Edmond took little active part in banking but pursued artistic and philanthropic interests, helping to found scientific research institutions such as the Institut Henri Poincaré, the Institut de Biologie physico-chimique, the pre-Centre National de la Recherche Scientifique, the Casa Velázquez in Madrid, and the French Institute in London. In 1907, as a cofounder member, he also provided funds and support for the foundation of the Friends of the French National Museum of Natural History Society. He served as a member of the French Académie des Beaux-Arts and through it sponsored the archaeological digs of Charles Simon Clermont-Ganneau in Egypt, Eustache de Lorey in Ottoman Syria, and Raymond Weill in Palestine.

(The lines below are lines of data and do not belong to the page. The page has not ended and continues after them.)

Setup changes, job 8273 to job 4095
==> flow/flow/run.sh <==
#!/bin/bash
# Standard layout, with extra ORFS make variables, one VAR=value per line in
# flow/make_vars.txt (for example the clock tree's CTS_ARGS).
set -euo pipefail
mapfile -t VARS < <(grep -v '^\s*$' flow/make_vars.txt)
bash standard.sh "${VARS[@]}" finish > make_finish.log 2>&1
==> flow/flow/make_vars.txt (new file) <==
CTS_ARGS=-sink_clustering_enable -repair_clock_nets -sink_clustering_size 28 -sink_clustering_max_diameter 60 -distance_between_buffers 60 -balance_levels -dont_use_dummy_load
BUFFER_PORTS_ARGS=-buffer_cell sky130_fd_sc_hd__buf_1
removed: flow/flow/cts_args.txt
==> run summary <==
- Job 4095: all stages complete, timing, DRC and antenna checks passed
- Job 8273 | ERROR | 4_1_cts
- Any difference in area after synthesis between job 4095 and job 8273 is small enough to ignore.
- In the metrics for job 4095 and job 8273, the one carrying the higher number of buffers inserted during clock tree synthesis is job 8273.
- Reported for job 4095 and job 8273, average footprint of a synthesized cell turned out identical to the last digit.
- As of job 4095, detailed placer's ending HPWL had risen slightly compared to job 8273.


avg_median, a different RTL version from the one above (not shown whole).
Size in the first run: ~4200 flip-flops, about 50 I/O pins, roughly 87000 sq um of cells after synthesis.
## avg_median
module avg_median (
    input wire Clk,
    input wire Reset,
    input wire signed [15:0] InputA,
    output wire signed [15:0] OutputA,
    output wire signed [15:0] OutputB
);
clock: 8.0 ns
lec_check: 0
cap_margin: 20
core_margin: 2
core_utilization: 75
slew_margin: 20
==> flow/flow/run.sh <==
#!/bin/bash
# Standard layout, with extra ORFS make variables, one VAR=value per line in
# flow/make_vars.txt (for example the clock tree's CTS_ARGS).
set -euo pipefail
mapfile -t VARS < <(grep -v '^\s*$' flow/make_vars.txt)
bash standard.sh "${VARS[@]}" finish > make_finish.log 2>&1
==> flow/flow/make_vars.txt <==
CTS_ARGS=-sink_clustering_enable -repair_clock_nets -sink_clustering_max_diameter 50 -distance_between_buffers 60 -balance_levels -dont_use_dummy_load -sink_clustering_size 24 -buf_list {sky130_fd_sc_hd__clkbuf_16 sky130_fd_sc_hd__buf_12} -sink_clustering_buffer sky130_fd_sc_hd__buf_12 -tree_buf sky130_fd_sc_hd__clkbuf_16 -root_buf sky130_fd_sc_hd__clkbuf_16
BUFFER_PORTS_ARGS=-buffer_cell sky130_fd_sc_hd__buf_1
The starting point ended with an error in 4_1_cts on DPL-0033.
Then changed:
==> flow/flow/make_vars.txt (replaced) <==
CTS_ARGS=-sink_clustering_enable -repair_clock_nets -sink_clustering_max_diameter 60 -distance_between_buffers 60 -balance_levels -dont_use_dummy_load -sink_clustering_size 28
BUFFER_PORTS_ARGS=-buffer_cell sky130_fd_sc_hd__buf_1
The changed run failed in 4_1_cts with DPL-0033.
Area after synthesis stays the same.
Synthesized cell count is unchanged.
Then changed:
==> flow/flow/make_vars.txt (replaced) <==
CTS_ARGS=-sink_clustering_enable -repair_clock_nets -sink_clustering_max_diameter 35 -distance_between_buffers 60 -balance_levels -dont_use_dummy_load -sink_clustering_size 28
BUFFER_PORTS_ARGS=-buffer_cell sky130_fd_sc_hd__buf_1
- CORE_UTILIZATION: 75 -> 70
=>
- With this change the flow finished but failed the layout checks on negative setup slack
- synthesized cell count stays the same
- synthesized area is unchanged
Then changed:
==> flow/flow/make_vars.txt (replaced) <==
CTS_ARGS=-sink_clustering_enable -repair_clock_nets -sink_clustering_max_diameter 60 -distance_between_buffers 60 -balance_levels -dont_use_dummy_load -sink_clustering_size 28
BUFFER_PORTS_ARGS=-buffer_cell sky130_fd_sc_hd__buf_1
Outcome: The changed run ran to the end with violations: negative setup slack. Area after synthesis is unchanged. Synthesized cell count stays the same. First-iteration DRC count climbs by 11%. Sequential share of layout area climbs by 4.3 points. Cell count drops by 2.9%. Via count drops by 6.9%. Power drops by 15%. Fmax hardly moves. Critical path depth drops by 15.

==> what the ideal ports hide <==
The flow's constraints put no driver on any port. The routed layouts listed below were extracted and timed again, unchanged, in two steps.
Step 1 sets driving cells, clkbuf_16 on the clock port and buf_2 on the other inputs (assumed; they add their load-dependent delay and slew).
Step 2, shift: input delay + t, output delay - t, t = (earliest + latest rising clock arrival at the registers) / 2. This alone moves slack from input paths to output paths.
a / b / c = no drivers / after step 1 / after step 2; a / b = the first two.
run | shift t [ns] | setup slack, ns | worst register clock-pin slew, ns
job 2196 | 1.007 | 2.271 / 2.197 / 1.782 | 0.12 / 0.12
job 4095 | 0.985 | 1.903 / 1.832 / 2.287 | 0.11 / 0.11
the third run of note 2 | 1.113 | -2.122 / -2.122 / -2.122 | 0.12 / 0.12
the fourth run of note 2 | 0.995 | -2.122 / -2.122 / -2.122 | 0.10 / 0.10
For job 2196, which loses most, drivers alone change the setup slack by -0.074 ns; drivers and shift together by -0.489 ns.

Edmond de Rothschild acquired an important collection of drawings and engravings that he bequeathed to the Louvre consisting of more than 40,000 engravings, nearly 3,000 drawings, and 500 illustrated books. Included in this gift were more than one hundred engravings and drawings by Rembrandt. A portion of his art collection was bequeathed to his son James A. de Rothschild and is now part of the National Trust collection at Waddesdon Manor. However, in 1882 Edmond cut back on his purchases of art and began to buy land in Ottoman Palestine.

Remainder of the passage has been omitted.